DSC-2026-01 | No Fear of Numbers – Introduction to Quantitative Data Analysis in R

When?

11 March 2026
09:00 AM - 04:30 PM

Where?

On Campus
MZH | Room 5600

Trainers

Dr. Susanne de Vogel &
Dr. Maryam Movahedifar
Data Science Center, University of Bremen

Number of Participants: Max. 20
Language: English

Why is the topic important?

For many researchers in the social sciences, health sciences, and humanities, data analysis can feel like a barrier – especially without formal training in statistics or programming. Yet, understanding your data and being able to extract meaningful insights from it is a core skill for conducting and interpreting empirical research.

This workshop provides a gentle, practical introduction to data analysis using R – a free, open-source, and widely adopted tool in the research community. Participants learn how to explore and describe data systematically, ask meaningful research questions, and apply basic statistical tools to answer them. With a focus on clear interpretation rather than mathematical detail, this workshop builds foundational skills in working with quantitative data.

By using the tidyverse – a collection of R packages designed to make data handling and analysis more intuitive – participants can perform common statistical tasks using clear, readable code. For modeling tasks such as simple linear or logistic regression, the tidymodels framework builds on the same principles and syntax style, enabling a consistent and accessible workflow from data cleaning to analysis. This lowers the barrier to entry and helps researchers gain confidence in analyzing and communicating their data.

Workshop Goal

By the end of the workshop, participants will be able to describe, compare, and model basic quantitative relationships in their data using R. They will understand key concepts such as distributions, group comparisons, and simple models, and learn how to apply them to real research questions. Participants will also be introduced to core principles of statistical reasoning and result interpretation.

Workshop Content

This workshop is an introduction to descriptive and inferential statistics. It combines basic theoretical input with plenty of hands-on exercises in R using the tidyverse and tidymodels packages, so that you not only understand key concepts but also gain confidence in applying them in practice. You will learn:

  • Comprehending the theoretical concepts of descriptive and inferential statistics
  • Import, explore, and prepare data for analysis in R
  • Describing and visualizing data (e.g. frequencies, distributions, summary stats, ggplot2 graphics)
  • Understanding statistical key terms (e.g. p-values, confidence intervals, effect sizes)
  • Comparing groups (e.g. crosstabs, t-tests, ANOVA)
  • Running and interpreting simple multivariate linear and logistic regression models
  • Understand the basic assumptions behind common statistical tests
  • Documenting your data analysis
     

Target Audience & Prior Knowledge

This workshop is a beginners training. It is aimed at researchers in the social sciences, health sciences, and humanities who are working with – or planning to work with – survey-based or other quantitative data, but have little or no prior experience in analysing such data or using statistical software.

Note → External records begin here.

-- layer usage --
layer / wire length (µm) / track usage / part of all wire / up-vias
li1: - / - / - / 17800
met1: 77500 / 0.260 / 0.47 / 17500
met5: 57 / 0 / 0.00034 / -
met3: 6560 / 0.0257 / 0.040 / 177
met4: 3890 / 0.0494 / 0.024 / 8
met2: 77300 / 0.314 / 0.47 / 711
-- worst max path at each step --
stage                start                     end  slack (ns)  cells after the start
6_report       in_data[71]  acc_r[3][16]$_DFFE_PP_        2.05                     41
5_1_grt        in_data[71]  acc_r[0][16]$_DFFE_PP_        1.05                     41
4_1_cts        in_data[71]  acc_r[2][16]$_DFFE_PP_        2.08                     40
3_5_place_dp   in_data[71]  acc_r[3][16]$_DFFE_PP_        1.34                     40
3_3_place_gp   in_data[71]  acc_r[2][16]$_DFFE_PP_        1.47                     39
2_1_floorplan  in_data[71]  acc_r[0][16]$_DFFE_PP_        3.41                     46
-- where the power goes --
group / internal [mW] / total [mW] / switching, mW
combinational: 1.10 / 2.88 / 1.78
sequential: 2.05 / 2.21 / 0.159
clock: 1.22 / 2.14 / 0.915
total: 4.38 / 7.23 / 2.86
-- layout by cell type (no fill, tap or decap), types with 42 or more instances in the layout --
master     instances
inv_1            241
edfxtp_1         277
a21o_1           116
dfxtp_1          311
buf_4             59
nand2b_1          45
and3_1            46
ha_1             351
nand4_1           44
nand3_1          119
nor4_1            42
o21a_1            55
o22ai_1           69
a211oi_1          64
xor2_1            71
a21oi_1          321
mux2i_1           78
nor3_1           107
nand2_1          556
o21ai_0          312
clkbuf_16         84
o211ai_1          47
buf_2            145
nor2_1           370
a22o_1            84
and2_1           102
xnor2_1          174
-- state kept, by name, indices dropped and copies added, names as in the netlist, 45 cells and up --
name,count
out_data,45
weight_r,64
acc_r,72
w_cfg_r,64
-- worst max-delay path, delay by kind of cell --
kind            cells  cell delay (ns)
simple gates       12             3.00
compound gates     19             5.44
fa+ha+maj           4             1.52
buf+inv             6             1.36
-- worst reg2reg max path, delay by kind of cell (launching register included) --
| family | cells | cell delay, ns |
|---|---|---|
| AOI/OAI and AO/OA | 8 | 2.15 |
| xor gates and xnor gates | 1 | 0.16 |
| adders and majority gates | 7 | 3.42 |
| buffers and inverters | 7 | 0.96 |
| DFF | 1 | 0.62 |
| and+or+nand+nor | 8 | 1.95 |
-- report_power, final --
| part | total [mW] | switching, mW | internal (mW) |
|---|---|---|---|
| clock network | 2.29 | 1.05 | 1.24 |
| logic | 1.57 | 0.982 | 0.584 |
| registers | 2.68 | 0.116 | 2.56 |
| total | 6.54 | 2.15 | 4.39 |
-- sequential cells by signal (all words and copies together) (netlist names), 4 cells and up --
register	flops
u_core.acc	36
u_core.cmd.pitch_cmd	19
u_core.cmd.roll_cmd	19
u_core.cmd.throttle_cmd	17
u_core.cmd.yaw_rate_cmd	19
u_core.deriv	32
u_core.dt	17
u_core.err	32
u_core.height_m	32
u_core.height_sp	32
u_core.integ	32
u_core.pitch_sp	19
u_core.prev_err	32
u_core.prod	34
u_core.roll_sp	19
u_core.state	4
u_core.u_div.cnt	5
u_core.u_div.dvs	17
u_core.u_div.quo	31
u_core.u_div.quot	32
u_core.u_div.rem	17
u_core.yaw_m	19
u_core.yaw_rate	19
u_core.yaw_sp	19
--- src/hw/rtl/hsv_to_rgb_pixel_converter_top.sv ---
// ---------------------------------------------------------------------------
// HSV to RGB pixel converter
// Six-stage pipeline turning one fixed-point HSV color into one RGB color.
// ---------------------------------------------------------------------------
// Usage:
//   in_*  : stream slave. One transfer carries one color: hue in degrees
//           times 64 (0..23039, larger codes wrap once), sat and val with
//           2^FRAC_BITS meaning 1.0 (larger codes clamp to 1.0).
//   out_* : stream master. One transfer per input transfer, same order,
//           red/green/blue in the same fixed-point format, 9 bits each.
//   Throughput: one color per cycle while the output is not stalled; the
//   six register stages move together and each stage is at most one
//   multiply deep (or the hue wrap / sector compare).
//   Reset clears the stage valid bits only; the pipe comes up empty.
//   Stall: when out_tvalid is high and out_tready low the whole pipe
//   freezes, in_tready drops in the same cycle, and nothing is lost or
//   repeated. While the output slot is empty or being drained, in_tready
//   stays high.
//   FRAC_BITS (6..16) sets the internal fraction width; the port widths
//   are fixed and results are truncated to 9 bits.
// ---------------------------------------------------------------------------
module hsv_to_rgb_pixel_converter_top #(
  parameter int FRAC_BITS = 8
) (
  input  logic                                clk,
  input  logic                                rst_n,
  input  logic                                in_tvalid,
  output logic                                in_tready,
  // [14:0] hue, [23:15] sat, [32:24] val, [39:33] zero
  input  logic [hsv2rgb_pkg::IN_TDATA_W-1:0]  in_tdata,
  output logic                                out_tvalid,
  input  logic                                out_tready,
  // [8:0] red, [17:9] green, [26:18] blue, [31:27] zero
  output logic [hsv2rgb_pkg::OUT_TDATA_W-1:0] out_tdata
);
  import hsv2rgb_pkg::*;

  localparam int NSTG = 6;
  localparam int UW   = FRAC_BITS + 1;          // unit range 0..ONE
  localparam int MW2  = 2 * UW;                 // product width
  localparam int IW   = (UW > CH_W) ? UW : CH_W; // clamp compare width
  // f = rem * 2^F / (15 * 2^SEC_LOG2): scale up or down by a power of two,
  // divide by 15 through a reciprocal multiply.
  localparam int SH   = (FRAC_BITS > SEC_LOG2) ? FRAC_BITS - SEC_LOG2 : 0;
  localparam int RS   = (FRAC_BITS < SEC_LOG2) ? SEC_LOG2 - FRAC_BITS : 0;
  localparam int XW   = REM_W + SH;
  localparam int KR   = XW + 4;                 // reciprocal exact for x < 2^KR/14
  localparam int MW   = KR - 3;
  localparam int PW   = XW + MW;
  localparam logic [MW-1:0]    RECIP = MW'((64'd1 << KR) / 64'd15 + 64'd1);
  localparam logic [UW-1:0]    ONE   = {1'b1, {FRAC_BITS{1'b0}}};
  localparam logic [IW-1:0]    ONE_I = IW'(ONE);
  localparam logic [HUE_W-1:0] TURN  = HUE_W'(FULL_TURN);

  // Global advance: pipe moves whenever the output slot can take data.
  logic            adv;
  logic [NSTG-1:0] vld_r, vld_nxt;

  assign adv        = out_tready || !vld_r[NSTG-1];
  assign in_tready  = adv;
  assign out_tvalid = vld_r[NSTG-1];
  assign vld_nxt    = {vld_r[NSTG-2:0], in_tvalid};

  always_ff @(posedge clk) begin
    if (!rst_n) begin
      vld_r <= '0;
    end else if (adv) begin
      vld_r <= vld_nxt;
    end
  end

  // ---- Stage 1: hue wrap, sat/val clamp
  logic [HUE_W-1:0] in_hue;
  logic [IW-1:0]    in_sat_i, in_val_i;
  logic [HUE_W-1:0] s1_hue_r, s1_hue_nxt;
  logic [UW-1:0]    s1_sat_r, s1_sat_nxt, s1_val_r, s1_val_nxt;

  assign in_hue     = in_tdata[HUE_W-1:0];
  assign in_sat_i   = IW'(in_tdata[HUE_W +: CH_W]);
  assign in_val_i   = IW'(in_tdata[HUE_W+CH_W +: CH_W]);
  assign s1_hue_nxt = (in_hue >= TURN) ? in_hue - TURN : in_hue;
  assign s1_sat_nxt = UW'((in_sat_i > ONE_I) ? ONE_I : in_sat_i);
  assign s1_val_nxt = UW'((in_val_i > ONE_I) ? ONE_I : in_val_i);

  // ---- Stage 2: sector and remainder, 1 - s
  logic [2:0]       s2_sec_r, s2_sec_nxt;
  logic [HUE_W-1:0] sec_base;
  logic [REM_W-1:0] s2_rem_r, s2_rem_nxt;
  logic [UW-1:0]    s2_sat_r, s2_val_r, s2_ns_r, s2_ns_nxt;

  always_comb begin
    if (s1_hue_r < HUE_W'(SECTOR_STEPS)) begin
      s2_sec_nxt = SEC_R_Y;
    end else if (s1_hue_r < HUE_W'(2 * SECTOR_STEPS)) begin
      s2_sec_nxt = SEC_Y_G;
    end else if (s1_hue_r < HUE_W'(3 * SECTOR_STEPS)) begin
      s2_sec_nxt = SEC_G_C;
    end else if (s1_hue_r < HUE_W'(4 * SECTOR_STEPS)) begin
      s2_sec_nxt = SEC_C_B;
    end else if (s1_hue_r < HUE_W'(5 * SECTOR_STEPS)) begin
      s2_sec_nxt = SEC_B_M;
    end else begin
      s2_sec_nxt = SEC_M_R;
    end
  end

  always_comb begin
    case (s2_sec_nxt)
      SEC_R_Y: sec_base = '0;
      SEC_Y_G: sec_base = HUE_W'(SECTOR_STEPS);
      SEC_G_C: sec_base = HUE_W'(2 * SECTOR_STEPS);
      SEC_C_B: sec_base = HUE_W'(3 * SECTOR_STEPS);
      SEC_B_M: sec_base = HUE_W'(4 * SECTOR_STEPS);
      default: sec_base = HUE_W'(5 * SECTOR_STEPS);
    endcase
  end

  assign s2_rem_nxt = REM_W'(s1_hue_r - sec_base);
  assign s2_ns_nxt  = ONE - s1_sat_r;

  // ---- Stage 3: fraction f, p = v(1-s)
  logic [XW-1:0]        rem_x;
  logic [PW-1:0]        f_prod;
  logic [MW2-1:0]       p_prod;
  logic [FRAC_BITS-1:0] s3_f_r, s3_f_nxt;
  logic [UW-1:0]        s3_p_r, s3_p_nxt, s3_sat_r, s3_val_r;
  logic [2:0]           s3_sec_r;

  assign rem_x    = XW'(s2_rem_r) << SH;
  assign f_prod   = PW'(rem_x) * PW'(RECIP);
  assign s3_f_nxt = FRAC_BITS'(f_prod >> (KR + RS));
  assign p_prod   = MW2'(s2_val_r) * MW2'(s2_ns_r);
  assign s3_p_nxt = p_prod[FRAC_BITS +: UW];

  // ---- Stage 4: s*f and s*(1-f)
  logic [MW2-1:0] sf_prod, sfc_prod;
  logic [UW-1:0]  s4_sf_r, s4_sf_nxt, s4_sfc_r, s4_sfc_nxt;
  logic [UW-1:0]  s4_p_r, s4_val_r;
  logic [2:0]     s4_sec_r;

  assign sf_prod    = MW2'(s3_sat_r) * MW2'(s3_f_r);
  assign sfc_prod   = MW2'(s3_sat_r) * MW2'(ONE - UW'(s3_f_r));
  assign s4_sf_nxt  = sf_prod[FRAC_BITS +: UW];
  assign s4_sfc_nxt = sfc_prod[FRAC_BITS +: UW];

  // ---- Stage 5: q = v(1-sf), t = v(1-s(1-f))
  logic [MW2-1:0] q_prod, t_prod;
  logic [UW-1:0]  s5_q_r, s5_q_nxt, s5_t_r, s5_t_nxt, s5_p_r, s5_val_r;
  logic [2:0]     s5_sec_r;

  assign q_prod   = MW2'(s4_val_r) * MW2'(ONE - s4_sf_r);
  assign t_prod   = MW2'(s4_val_r) * MW2'(ONE - s4_sfc_r);
  assign s5_q_nxt = q_prod[FRAC_BITS +: UW];
  assign s5_t_nxt = t_prod[FRAC_BITS +: UW];

  // ---- Stage 6: sector select into output register
  logic [UW-1:0]   r_sel, g_sel, b_sel;
  logic [CH_W-1:0] red_r, red_nxt, green_r, green_nxt, blue_r, blue_nxt;

  always_comb begin
    case (s5_sec_r)
      SEC_R_Y: begin r_sel = s5_val_r; g_sel = s5_t_r;   b_sel = s5_p_r;   end
      SEC_Y_G: begin r_sel = s5_q_r;   g_sel = s5_val_r; b_sel = s5_p_r;   end
      SEC_G_C: begin r_sel = s5_p_r;   g_sel = s5_val_r; b_sel = s5_t_r;   end
      SEC_C_B: begin r_sel = s5_p_r;   g_sel = s5_q_r;   b_sel = s5_val_r; end
      SEC_B_M: begin r_sel = s5_t_r;   g_sel = s5_p_r;   b_sel = s5_val_r; end
      default: begin r_sel = s5_val_r; g_sel = s5_p_r;   b_sel = s5_q_r;   end
    endcase
  end

  assign red_nxt   = CH_W'(r_sel);
  assign green_nxt = CH_W'(g_sel);
  assign blue_nxt  = CH_W'(b_sel);

  // Payload registers, no reset; all gated by the common advance.
  always_ff @(posedge clk) begin
    if (adv) begin
      s1_hue_r <= s1_hue_nxt;
      s1_sat_r <= s1_sat_nxt;
      s1_val_r <= s1_val_nxt;

      s2_sec_r <= s2_sec_nxt;
      s2_rem_r <= s2_rem_nxt;
      s2_sat_r <= s1_sat_r;
      s2_val_r <= s1_val_r;
      s2_ns_r  <= s2_ns_nxt;

      s3_f_r   <= s3_f_nxt;
      s3_p_r   <= s3_p_nxt;
      s3_sat_r <= s2_sat_r;
      s3_val_r <= s2_val_r;
      s3_sec_r <= s2_sec_r;

      s4_sf_r  <= s4_sf_nxt;
      s4_sfc_r <= s4_sfc_nxt;
      s4_p_r   <= s3_p_r;
      s4_val_r <= s3_val_r;
      s4_sec_r <= s3_sec_r;

      s5_q_r   <= s5_q_nxt;
      s5_t_r   <= s5_t_nxt;
      s5_p_r   <= s4_p_r;
      s5_val_r <= s4_val_r;
      s5_sec_r <= s4_sec_r;

      red_r    <= red_nxt;
      green_r  <= green_nxt;
      blue_r   <= blue_nxt;
    end
  end

  assign out_tdata = {(OUT_TDATA_W - OUT_FLD_W)'(0), blue_r, green_r, red_r};

endmodule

No background in statistics is assumed. A little programming experience in R or another language is an advantage, but not a requirement. You don't need to fear numbers – or even better, be ready to leave them behind. All that's needed is a willingness to engage with R and take the first steps into scripting and coding.

Technical Requirements


About the Trainers

Dr. Susanne de Vogel and Dr. Maryam Movahedifar are data scientists for training and consulting at the DSC.

Dr. Susanne de Vogel is a data scientist for training and consulting at the DSC. She holds a diploma in Social Sciences from the University of Cologne (2013) and a PhD in Sociology from the Martin Luther University of Halle-Wittenberg (2019). Susanne has worked for over 10 years on the development and implementation of various panel studies at the German Center for Higher Education Research and Science Studies (DZHW) in Hanover. Her competencies lie in survey design, instrument development, and in the collection, preparation, analysis, and management of (survey) data.

Dr. Maryam Movahedifar holds a PhD in Statistics and has extensive experience in Interpretable Machine Learning. With a strong foundation in statistical methods and practical experience in applying these techniques to real-world problems, she is well-equipped to teach complex machine learning concepts. Her expertise includes making advanced models understandable and accessible.